In the entries that follow, copy exactly each line from the first through the line with "4_1_cts,rd_en,rd_data[2],0.12,1".

═════ DATA TO PROCESS ═════

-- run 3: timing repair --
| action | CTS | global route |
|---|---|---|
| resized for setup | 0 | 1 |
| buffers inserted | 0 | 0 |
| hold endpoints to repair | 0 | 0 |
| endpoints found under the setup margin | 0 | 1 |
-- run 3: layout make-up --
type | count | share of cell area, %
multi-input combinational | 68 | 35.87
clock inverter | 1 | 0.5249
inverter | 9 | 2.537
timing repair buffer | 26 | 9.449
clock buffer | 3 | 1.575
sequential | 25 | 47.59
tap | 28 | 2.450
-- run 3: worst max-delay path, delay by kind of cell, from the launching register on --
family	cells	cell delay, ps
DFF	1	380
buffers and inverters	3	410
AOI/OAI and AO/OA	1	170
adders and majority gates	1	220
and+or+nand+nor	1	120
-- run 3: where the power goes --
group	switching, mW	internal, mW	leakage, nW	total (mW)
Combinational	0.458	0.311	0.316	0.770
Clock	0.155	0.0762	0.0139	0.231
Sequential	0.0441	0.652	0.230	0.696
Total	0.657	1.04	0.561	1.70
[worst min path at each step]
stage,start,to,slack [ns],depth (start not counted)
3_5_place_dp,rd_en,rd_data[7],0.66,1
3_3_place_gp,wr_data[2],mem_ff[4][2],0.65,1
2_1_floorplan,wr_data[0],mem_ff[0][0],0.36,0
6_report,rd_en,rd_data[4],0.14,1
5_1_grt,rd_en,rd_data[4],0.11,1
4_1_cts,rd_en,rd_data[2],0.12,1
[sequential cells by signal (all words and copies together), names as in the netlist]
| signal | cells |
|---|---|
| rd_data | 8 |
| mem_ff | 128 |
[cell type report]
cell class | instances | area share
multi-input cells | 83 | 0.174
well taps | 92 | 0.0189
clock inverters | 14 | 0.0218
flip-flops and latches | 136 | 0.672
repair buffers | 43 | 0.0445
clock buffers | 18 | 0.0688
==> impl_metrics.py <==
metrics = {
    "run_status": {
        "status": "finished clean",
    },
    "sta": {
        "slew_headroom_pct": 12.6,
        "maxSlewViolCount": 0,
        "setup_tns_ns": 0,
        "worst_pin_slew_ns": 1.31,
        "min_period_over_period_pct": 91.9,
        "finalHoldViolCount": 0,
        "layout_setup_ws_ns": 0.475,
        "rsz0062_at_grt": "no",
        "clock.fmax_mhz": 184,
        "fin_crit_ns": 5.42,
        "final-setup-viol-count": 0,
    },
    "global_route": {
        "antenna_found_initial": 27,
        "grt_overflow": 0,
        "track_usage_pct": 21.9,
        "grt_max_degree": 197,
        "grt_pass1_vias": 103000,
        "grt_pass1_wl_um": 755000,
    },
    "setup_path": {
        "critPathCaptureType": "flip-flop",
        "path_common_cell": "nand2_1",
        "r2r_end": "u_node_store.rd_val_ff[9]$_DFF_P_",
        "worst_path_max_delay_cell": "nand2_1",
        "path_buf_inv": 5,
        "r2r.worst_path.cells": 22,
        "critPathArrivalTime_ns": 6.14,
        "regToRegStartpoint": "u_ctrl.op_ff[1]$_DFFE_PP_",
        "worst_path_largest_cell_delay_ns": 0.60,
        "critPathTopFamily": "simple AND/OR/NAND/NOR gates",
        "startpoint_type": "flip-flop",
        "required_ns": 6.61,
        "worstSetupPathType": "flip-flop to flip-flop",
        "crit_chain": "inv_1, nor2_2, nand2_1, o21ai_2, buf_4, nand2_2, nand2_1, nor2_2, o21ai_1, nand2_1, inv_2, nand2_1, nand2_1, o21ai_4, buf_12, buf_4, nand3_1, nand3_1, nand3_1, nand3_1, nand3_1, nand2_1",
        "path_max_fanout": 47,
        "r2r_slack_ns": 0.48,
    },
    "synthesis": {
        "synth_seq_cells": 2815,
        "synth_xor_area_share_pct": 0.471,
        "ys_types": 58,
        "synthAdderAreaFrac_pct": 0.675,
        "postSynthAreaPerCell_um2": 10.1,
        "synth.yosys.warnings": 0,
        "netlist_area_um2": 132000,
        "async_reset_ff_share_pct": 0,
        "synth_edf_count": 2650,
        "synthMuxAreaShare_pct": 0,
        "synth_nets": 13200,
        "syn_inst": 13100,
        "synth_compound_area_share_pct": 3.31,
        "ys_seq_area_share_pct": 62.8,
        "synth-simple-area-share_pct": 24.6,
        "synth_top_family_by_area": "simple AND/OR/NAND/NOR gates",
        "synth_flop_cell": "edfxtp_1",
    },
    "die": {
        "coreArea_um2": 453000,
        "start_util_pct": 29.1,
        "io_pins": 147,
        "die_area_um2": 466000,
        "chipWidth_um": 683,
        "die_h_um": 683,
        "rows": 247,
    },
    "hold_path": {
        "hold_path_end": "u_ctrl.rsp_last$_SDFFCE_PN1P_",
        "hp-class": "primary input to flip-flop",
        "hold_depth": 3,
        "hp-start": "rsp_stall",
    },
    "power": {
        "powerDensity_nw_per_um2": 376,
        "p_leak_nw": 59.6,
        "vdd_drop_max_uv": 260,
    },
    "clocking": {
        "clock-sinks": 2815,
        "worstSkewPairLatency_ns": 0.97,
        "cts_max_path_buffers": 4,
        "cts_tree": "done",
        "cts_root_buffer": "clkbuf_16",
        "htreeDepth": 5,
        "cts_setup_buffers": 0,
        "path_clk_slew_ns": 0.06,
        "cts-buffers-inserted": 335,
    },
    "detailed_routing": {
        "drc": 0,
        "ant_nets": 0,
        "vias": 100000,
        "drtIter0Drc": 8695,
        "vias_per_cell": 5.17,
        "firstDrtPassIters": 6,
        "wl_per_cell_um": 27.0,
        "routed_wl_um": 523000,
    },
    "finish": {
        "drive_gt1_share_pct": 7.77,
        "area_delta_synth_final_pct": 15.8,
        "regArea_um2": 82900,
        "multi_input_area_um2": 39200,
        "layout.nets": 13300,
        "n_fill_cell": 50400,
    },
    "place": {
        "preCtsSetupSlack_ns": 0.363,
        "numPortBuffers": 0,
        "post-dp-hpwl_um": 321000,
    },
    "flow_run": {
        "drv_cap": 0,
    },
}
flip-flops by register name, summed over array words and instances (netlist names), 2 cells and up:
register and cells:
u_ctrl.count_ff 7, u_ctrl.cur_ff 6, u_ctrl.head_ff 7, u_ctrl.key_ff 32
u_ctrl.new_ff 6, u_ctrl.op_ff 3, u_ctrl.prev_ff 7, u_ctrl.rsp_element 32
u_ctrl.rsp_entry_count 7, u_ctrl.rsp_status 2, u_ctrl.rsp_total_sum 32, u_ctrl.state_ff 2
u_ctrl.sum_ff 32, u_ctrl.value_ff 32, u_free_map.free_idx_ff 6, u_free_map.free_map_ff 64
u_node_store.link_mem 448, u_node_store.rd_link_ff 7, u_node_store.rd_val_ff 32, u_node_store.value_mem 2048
`src/hdl/ecc_pkg.sv`:
```
// ----------------------------------------------------------------------------
// ecc_pkg
// shared types and codes for the elevator car controller
// ----------------------------------------------------------------------------
package ecc_pkg;

  localparam logic [1:0] OP_TICK  = 2'd0;
  localparam logic [1:0] OP_CALL  = 2'd1;
  localparam logic [1:0] OP_CLOSE = 2'd2;
  localparam logic [1:0] OP_OPEN  = 2'd3;

  localparam logic [2:0] MODE_IDLE    = 3'd0;
  localparam logic [2:0] MODE_UP      = 3'd1;
  localparam logic [2:0] MODE_DOWN    = 3'd2;
  localparam logic [2:0] MODE_OPENING = 3'd3;
  localparam logic [2:0] MODE_HELD    = 3'd4;
  localparam logic [2:0] MODE_CLOSING = 3'd5;

  localparam logic [1:0] DIR_NONE = 2'd0;
  localparam logic [1:0] DIR_UP   = 2'd1;
  localparam logic [1:0] DIR_DOWN = 2'd2;

  localparam logic [1:0] KIND_UP   = 2'd0;
  localparam logic [1:0] KIND_DOWN = 2'd1;
  localparam logic [1:0] KIND_CAR  = 2'd2;

  // scan bounds
  localparam logic [1:0] BND_ANY   = 2'd0;
  localparam logic [1:0] BND_ABOVE = 2'd1;
  localparam logic [1:0] BND_BELOW = 2'd2;

  localparam logic [2:0] REG_POLICY = 3'd0;
  localparam logic [2:0] REG_OPEN   = 3'd1;
  localparam logic [2:0] REG_HOLD   = 3'd2;
  localparam logic [2:0] REG_CLOSE  = 3'd3;
  localparam logic [2:0] REG_RISE   = 3'd4;
  localparam logic [2:0] REG_FALL   = 3'd5;

  // controller to datapath
  typedef struct packed {
    logic       start;      // latch item, run non-selection work
    logic       scan_start; // clear scan best, begin pass
    logic [2:0] kinds;      // kind mask for pass
    logic [1:0] bound;
    logic       want_high;
    logic       scan_step;  // examine one entry
    logic       shift_step; // move one entry down
    logic       commit;     // remove chosen, set target
    logic       use_first;  // pick entry 0
    logic       empty_sel;  // selection with empty table
  } ecc_cmd_t;

  // datapath to controller
  typedef struct packed {
    logic need_sel;   // item requires selection
    logic sweep;      // scan policy applies
    logic dir_up;
    logic scan_last;  // scan index at last entry
    logic found;
    logic shift_done;
  } ecc_sts_t;

endpackage

```
`src/hdl/ecc_datapath.sv`:
```
// ----------------------------------------------------------------------------
// ecc_datapath
// call table, timers, car state and the serial call scanner
// ----------------------------------------------------------------------------
module ecc_datapath #(
  parameter int FLOORS = 16,
  parameter int TABLE_DEPTH = 16
) (
  input  logic                  clk,
  input  logic                  rst,
  input  ecc_pkg::ecc_cmd_t     cmd,
  output ecc_pkg::ecc_sts_t     sts,
  input  logic [1:0]            operation,
  input  logic [1:0]            call_kind,
  input  logic [3:0]            call_floor,
  input  logic                  cfg_valid,
  input  logic [2:0]            cfg_index,
  input  logic [7:0]            cfg_data,
  output logic [3:0]            car_floor,
  output logic [3:0]            target_floor,
  output logic [2:0]            car_mode,
  output logic [4:0]            pending_calls,
  output logic                  call_dropped
);
  import ecc_pkg::*;

  localparam int IW = (TABLE_DEPTH > 1) ? $clog2(TABLE_DEPTH) : 1;
  localparam int CW = $clog2(TABLE_DEPTH + 1);
  localparam int FW = (FLOORS > 1) ? $clog2(FLOORS) : 1;
  localparam int EW = 2 + FW;

  logic       policy;
  logic [7:0] open_time, hold_time, close_time, rise_time, fall_time;
  logic [2:0] mode;
  logic [1:0] dir;
  logic [FW-1:0] floor_now, floor_goal;
  logic [7:0] door_ticks, travel_ticks;
  logic [CW-1:0] count;
  logic       dropped;
  logic       need_q;
  logic [EW-1:0] mem [TABLE_DEPTH];

  logic [IW-1:0] idx, best;
  logic [FW-1:0] best_f;
  logic          found;
  logic [2:0]    kinds_q;
  logic [1:0]    bound_q;
  logic          high_q;

  // read port: scan or shift
  logic [IW-1:0] rd_addr;
  logic [EW-1:0] rd_data;
  assign rd_addr = cmd.shift_step ? IW'(idx + 1'b1) : idx;
  always_ff @(posedge clk) rd_data <= mem[rd_addr];

  logic [1:0]    ent_kind;
  logic [FW-1:0] ent_floor;
  assign ent_kind  = rd_data[EW-1 -: 2];
  assign ent_floor = rd_data[FW-1:0];

  // read data is registered, so it lags idx: track the examined index
  logic [IW-1:0] seen;
  logic          seen_ok;
  logic          shift_ok;

  logic [7:0] door_inc, trav_inc;
  assign door_inc = (door_ticks == 8'hff) ? 8'hff : door_ticks + 8'd1;
  assign trav_inc = (travel_ticks == 8'hff) ? 8'hff : travel_ticks + 8'd1;

  function automatic logic [7:0] restart(input logic [7:0] span, input logic [7:0] now);
    logic [9:0] s;
    s = {2'b0, span} - {2'b0, now} - 10'd2;
    return s[9] ? 8'd0 : s[7:0];
  endfunction

  logic ent_ok;
  always_comb begin
    ent_ok = kinds_q[ent_kind] && (ent_kind != 2'd3);
    if (bound_q == BND_ABOVE && ent_floor < floor_now) ent_ok = 1'b0;
    if (bound_q == BND_BELOW && ent_floor > floor_now) ent_ok = 1'b0;
  end

  // status
  always_comb begin
    sts.need_sel   = need_q;
    sts.sweep      = !policy && dir != DIR_NONE;
    sts.dir_up     = dir == DIR_UP;
    sts.scan_last  = CW'(idx) + 1'b1 >= count;
    sts.found      = found;
    sts.shift_done = CW'(idx) >= count;
  end

  // config registers
  always_ff @(posedge clk) begin
    if (rst) begin
      policy <= 1'b0;
      open_time <= 8'd4; hold_time <= 8'd4; close_time <= 8'd4;
      rise_time <= 8'd4; fall_time <= 8'd4;
    end else if (cfg_valid) begin
      unique case (cfg_index)
        REG_POLICY: policy <= cfg_data[0];
        REG_OPEN:   open_time <= cfg_data;
        REG_HOLD:   hold_time <= cfg_data;
        REG_CLOSE:  close_time <= cfg_data;
        REG_RISE:   rise_time <= cfg_data;
        REG_FALL:   fall_time <= cfg_data;
        default: ;
      endcase
    end
  end

  // table write port
  logic          wr_en;
  logic [IW-1:0] wr_addr;
  logic [EW-1:0] wr_data;
  always_comb begin
    wr_en = 1'b0; wr_addr = idx; wr_data = rd_data;
    if (cmd.start && operation == OP_CALL && call_kind != 2'd3 &&
        32'(call_floor) < FLOORS && count < CW'(TABLE_DEPTH)) begin
      wr_en = 1'b1;
      wr_addr = count[IW-1:0];
      wr_data = {call_kind, FW'(call_floor)};
    end else if (shift_ok) begin
      wr_en = 1'b1;
      wr_addr = seen;
    end
  end
  always_ff @(posedge clk) if (wr_en) mem[wr_addr] <= wr_data;

  // main state
  always_ff @(posedge clk) begin
    if (rst) begin
      mode <= MODE_IDLE; dir <= DIR_NONE;
      floor_now <= '0; floor_goal <= '0;
      door_ticks <= '0; travel_ticks <= '0;
      count <= '0; dropped <= 1'b0; need_q <= 1'b0;
      idx <= '0; best <= '0; best_f <= '0; found <= 1'b0;
      seen <= '0; seen_ok <= 1'b0; shift_ok <= 1'b0;
      kinds_q <= '0; bound_q <= BND_ANY; high_q <= 1'b0;
    end else begin
      seen_ok <= 1'b0;
      shift_ok <= 1'b0;
      if (cmd.start) begin
        // selection decided from the state before this item
        need_q <= (operation == OP_TICK) &&
                  (mode == MODE_IDLE || (mode == MODE_CLOSING && door_inc >= close_time));
        dropped <= 1'b0;
        idx <= '0;
        unique case (operation)
          OP_TICK: begin
            unique case (mode)
              MODE_OPENING: if (door_inc >= open_time) begin
                door_ticks <= '0; mode <= MODE_HELD;
              end else door_ticks <= door_inc;
              MODE_HELD: if (door_inc >= hold_time) begin
                door_ticks <= '0; mode <= MODE_CLOSING;
              end else door_ticks <= door_inc;
              MODE_CLOSING: door_ticks <= door_inc;
              MODE_UP, MODE_DOWN: begin
                if (trav_inc >= ((mode == MODE_UP) ? rise_time : fall_time)) begin
                  logic [FW-1:0] nf;
                  nf = floor_now;
                  if (mode == MODE_UP && 32'(floor_now) + 1 < FLOORS) nf = floor_now + 1'b1;
                  if (mode == MODE_DOWN && floor_now != '0) nf = floor_now - 1'b1;
                  floor_now <= nf;
                  travel_ticks <= '0;
                  if (nf == floor_goal) begin
                    mode <= MODE_OPENING; door_ticks <= '0;
                  end
                end else travel_ticks <= trav_inc;
              end
              MODE_IDLE: ;
              default: mode <= MODE_IDLE;
            endcase
          end
          OP_CALL: if (call_kind != 2'd3 && 32'(call_floor) < FLOORS) begin
            if (count >= CW'(TABLE_DEPTH)) dropped <= 1'b1;
            else count <= count + 1'b1;
          end
          OP_CLOSE: begin
            if (mode == MODE_OPENING) begin
              mode <= MODE_CLOSING; door_ticks <= restart(close_time, door_ticks);
            end else if (mode == MODE_HELD) begin
              mode <= MODE_CLOSING; door_ticks <= '0;
            end
          end
          default: begin
            if (mode == MODE_IDLE) begin
              mode <= MODE_OPENING; door_ticks <= '0;
            end else if (mode == MODE_CLOSING) begin
              mode <= MODE_OPENING; door_ticks <= restart(open_time, door_ticks);
            end
          end
        endcase
      end
      // scanning: idx issues reads, seen follows in the next cycle
      if (cmd.scan_start) begin
        idx <= '0; found <= 1'b0;
        kinds_q <= cmd.kinds; bound_q <= cmd.bound; high_q <= cmd.want_high;
      end
      if (cmd.scan_step) begin
        if (!sts.scan_last) idx <= idx + 1'b1;
        seen <= idx; seen_ok <= 1'b1;
      end
      if (seen_ok && ent_ok &&
          (!found || (high_q ? ent_floor > best_f : ent_floor < best_f))) begin
        found <= 1'b1; best <= seen; best_f <= ent_floor;
      end
      // commit: chosen entry known, start shifting from it
      if (cmd.commit) begin
        logic [FW-1:0] g;
        logic [IW-1:0] b;
        b = (cmd.use_first || !found) ? '0 : best;
        g = (cmd.use_first || !found) ? ent_floor : best_f;
        idx <= b;
        count <= count - 1'b1;
        floor_goal <= g;
        if (g > floor_now) begin
          travel_ticks <= '0; mode <= MODE_UP; dir <= DIR_UP;
        end else if (g < floor_now) begin
          travel_ticks <= '0; mode <= MODE_DOWN; dir <= DIR_DOWN;
        end else begin
          mode <= MODE_OPENING; door_ticks <= '0;
        end
      end
      // shift: read idx+1 now, write it to idx next cycle
      if (cmd.shift_step) begin
        seen <= idx; shift_ok <= 1'b1;
        idx <= idx + 1'b1;
      end
      if (cmd.empty_sel && mode == MODE_CLOSING) mode <= MODE_IDLE;
    end
  end

  // entry 0 floor for first-come pick is the registered read of idx 0
  assign car_floor     = 4'(floor_now);
  assign target_floor  = 4'(floor_goal);
  assign car_mode      = mode;
  assign pending_calls = 5'(count);
  assign call_dropped  = dropped;

endmodule

```
`src/hdl/ecc_control.sv`:
```
// ----------------------------------------------------------------------------
// ecc_control
// sequencer for item handling, table scans, removal and result handoff
// ----------------------------------------------------------------------------
module ecc_control (
  input  logic              clk,
  input  logic              rst,
  input  logic              in_fire,
  input  logic              out_ready,
  input  logic              empty,
  input  ecc_pkg::ecc_sts_t sts,
  output ecc_pkg::ecc_cmd_t cmd,
  output logic              in_ready,
  output logic              out_valid
);
  import ecc_pkg::*;

  localparam logic [3:0] S_IDLE  = 4'd0;
  localparam logic [3:0] S_CHECK = 4'd1;
  localparam logic [3:0] S_PASS  = 4'd2;
  localparam logic [3:0] S_SCAN  = 4'd3;
  localparam logic [3:0] S_DRAIN = 4'd4;
  localparam logic [3:0] S_FIRST = 4'd5;
  localparam logic [3:0] S_FWAIT = 4'd6;
  localparam logic [3:0] S_SHIFT = 4'd7;
  localparam logic [3:0] S_SWAIT = 4'd8;
  localparam logic [3:0] S_DONE  = 4'd9;
  localparam logic [3:0] S_LAND  = 4'd10;

  logic [3:0] state, state_next;
  logic [1:0] pass, pass_next;

  always_ff @(posedge clk) begin
    if (rst) begin
      state <= S_IDLE; pass <= '0;
    end else begin
      state <= state_next; pass <= pass_next;
    end
  end

  assign in_ready  = state == S_IDLE;
  assign out_valid = state == S_DONE;

  // sequencing
  always_comb begin
    cmd = '0;
    state_next = state;
    pass_next = pass;
    cmd.start = in_fire;
    // pass descriptors
    unique case ({sts.dir_up, pass})
      {1'b1, 2'd0}: begin cmd.kinds = 3'b101; cmd.bound = BND_ABOVE; cmd.want_high = 1'b0; end
      {1'b1, 2'd1}: begin cmd.kinds = 3'b110; cmd.bound = BND_ANY;   cmd.want_high = 1'b1; end
      {1'b1, 2'd2}: begin cmd.kinds = 3'b001; cmd.bound = BND_ANY;   cmd.want_high = 1'b0; end
      {1'b0, 2'd0}: begin cmd.kinds = 3'b110; cmd.bound = BND_BELOW; cmd.want_high = 1'b1; end
      {1'b0, 2'd1}: begin cmd.kinds = 3'b101; cmd.bound = BND_ANY;   cmd.want_high = 1'b0; end
      {1'b0, 2'd2}: begin cmd.kinds = 3'b010; cmd.bound = BND_ANY;   cmd.want_high = 1'b1; end
      default: ;
    endcase
    unique case (state)
      S_IDLE: if (in_fire) state_next = S_CHECK;
      S_CHECK: begin
        if (!sts.need_sel) state_next = S_DONE;
        else if (empty) begin
          cmd.empty_sel = 1'b1; state_next = S_DONE;
        end else if (sts.sweep) begin
          pass_next = '0; state_next = S_PASS;
        end else state_next = S_FIRST;
      end
      S_PASS: begin
        cmd.scan_start = 1'b1; state_next = S_SCAN;
      end
      S_SCAN: begin
        cmd.scan_step = 1'b1;
        if (sts.scan_last) state_next = S_LAND;
      end
      // last entry read is compared before the pass is judged
      S_LAND: state_next = S_DRAIN;
      S_DRAIN: begin
        if (sts.found || pass == 2'd2) begin
          cmd.commit = 1'b1; state_next = S_SHIFT;
        end else begin
          pass_next = pass + 2'd1; state_next = S_PASS;
        end
      end
      // entry 0 read is registered and used in S_FWAIT
      S_FIRST: begin
        cmd.scan_start = 1'b1; state_next = S_FWAIT;
      end
      S_FWAIT: begin
        cmd.commit = 1'b1; cmd.use_first = 1'b1; state_next = S_SHIFT;
      end
      S_SHIFT: begin
        if (sts.shift_done) state_next = S_SWAIT;
        else cmd.shift_step = 1'b1;
      end
      S_SWAIT: state_next = S_DONE;
      S_DONE: if (out_ready) state_next = S_IDLE;
      default: state_next = S_IDLE;
    endcase
  end

  assert property (@(posedge clk) disable iff (rst) cmd.commit |=> state == S_SHIFT);
  assert property (@(posedge clk) disable iff (rst)
    out_valid && !out_ready |=> out_valid) else $error("result lost");
  assert property (@(posedge clk) disable iff (rst)
    in_ready |-> !out_valid) else $error("overlap");

endmodule

```
`src/hdl/elevator_car_controller.sv`:
```
// ----------------------------------------------------------------------------
// elevator_car_controller
// single car controller with call table and sweep or arrival-order policy
// ----------------------------------------------------------------------------
// Input items (operation, call_kind, call_floor) transfer on in_valid and
// in_ready; one result (car_floor, target_floor, car_mode, pending_calls,
// call_dropped) transfers on out_valid and out_ready per item.
// Configuration writes (cfg_index, cfg_data) transfer on cfg_valid/cfg_ready
// and are always taken; write only between items.
// One item at a time: a new item is taken only after the last result has
// transferred. A call selection walks the call table serially with one read
// port, in up to three scan passes followed by a shift that removes the
// chosen call from the table.
// The result is held while out_ready is low and no new item is taken.
// Reset (rst, synchronous) puts the car idle at floor 0 with an empty
// table and default times of 4 ticks.
// ----------------------------------------------------------------------------
module elevator_car_controller #(
  parameter int FLOORS = 16,
  parameter int TABLE_DEPTH = 16
) (
  input  logic       clk,
  input  logic       rst,
  input  logic       in_valid,
  output logic       in_ready,
  input  logic [1:0] operation,
  input  logic [1:0] call_kind,
  input  logic [3:0] call_floor,
  output logic       out_valid,
  input  logic       out_ready,
  output logic [3:0] car_floor,
  output logic [3:0] target_floor,
  output logic [2:0] car_mode,
  output logic [4:0] pending_calls,
  output logic       call_dropped,
  input  logic       cfg_valid,
  output logic       cfg_ready,
  input  logic [2:0] cfg_index,
  input  logic [7:0] cfg_data
);
  import ecc_pkg::*;

  ecc_cmd_t cmd;
  ecc_sts_t sts;

  assign cfg_ready = 1'b1;

  ecc_control u_ctl (
    .clk, .rst,
    .in_fire (in_valid && in_ready),
    .out_ready,
    .empty (pending_calls == 5'd0),
    .sts, .cmd, .in_ready, .out_valid
  );

  ecc_datapath #(.FLOORS(FLOORS), .TABLE_DEPTH(TABLE_DEPTH)) u_dp (
    .clk, .rst, .cmd, .sts,
    .operation, .call_kind, .call_floor,
    .cfg_valid, .cfg_index, .cfg_data,
    .car_floor, .target_floor, .car_mode, .pending_calls, .call_dropped
  );

endmodule

```
`config.mk`:
```
export PLATFORM = sky130hd
export DESIGN_NAME = elevator_car_controller
export DESIGN_NICKNAME = d
export VERILOG_FILES = /design/src/hdl/ecc_pkg.sv /design/src/hdl/ecc_datapath.sv /design/src/hdl/ecc_control.sv /design/src/hdl/elevator_car_controller.sv
export SDC_FILE = /design/constraint.sdc
export NUM_CORES = 1
export LEC_CHECK = 0
export BUFFER_PORTS_ARGS = -buffer_cell sky130_fd_sc_hd__buf_2
export CAP_MARGIN = 20
export CORE_UTILIZATION = 40
export CTS_BUF_LIST = sky130_fd_sc_hd__clkbuf_4
export DETAILED_ROUTE_END_ITERATION = 7
export PLACE_DENSITY = 0.66
export SYNTH_ARGS = -nofsm -noshare
export SYNTH_HDL_FRONTEND = slang
export SYNTH_SLANG_ARGS = --single-unit
export TNS_END_PERCENT = 30
```
`constraint.sdc`:
```
create_clock -name clk -period 4.4 [get_ports clk]
set_input_delay 0.88 -clock clk [delete_from_list [all_inputs] [get_ports clk]]
set_output_delay 0.88 -clock clk [all_outputs]
set_load 0.005 [all_outputs]
```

═════

- _FINISHED TASK_:
-- run 3: timing repair --
| action | CTS | global route |
|---|---|---|
| resized for setup | 0 | 1 |
| buffers inserted | 0 | 0 |
| hold endpoints to repair | 0 | 0 |
| endpoints found under the setup margin | 0 | 1 |
-- run 3: layout make-up --
type | count | share of cell area, %
multi-input combinational | 68 | 35.87
clock inverter | 1 | 0.5249
inverter | 9 | 2.537
timing repair buffer | 26 | 9.449
clock buffer | 3 | 1.575
sequential | 25 | 47.59
tap | 28 | 2.450
-- run 3: worst max-delay path, delay by kind of cell, from the launching register on --
family	cells	cell delay, ps
DFF	1	380
buffers and inverters	3	410
AOI/OAI and AO/OA	1	170
adders and majority gates	1	220
and+or+nand+nor	1	120
-- run 3: where the power goes --
group	switching, mW	internal, mW	leakage, nW	total (mW)
Combinational	0.458	0.311	0.316	0.770
Clock	0.155	0.0762	0.0139	0.231
Sequential	0.0441	0.652	0.230	0.696
Total	0.657	1.04	0.561	1.70
[worst min path at each step]
stage,start,to,slack [ns],depth (start not counted)
3_5_place_dp,rd_en,rd_data[7],0.66,1
3_3_place_gp,wr_data[2],mem_ff[4][2],0.65,1
2_1_floorplan,wr_data[0],mem_ff[0][0],0.36,0
6_report,rd_en,rd_data[4],0.14,1
5_1_grt,rd_en,rd_data[4],0.11,1
4_1_cts,rd_en,rd_data[2],0.12,1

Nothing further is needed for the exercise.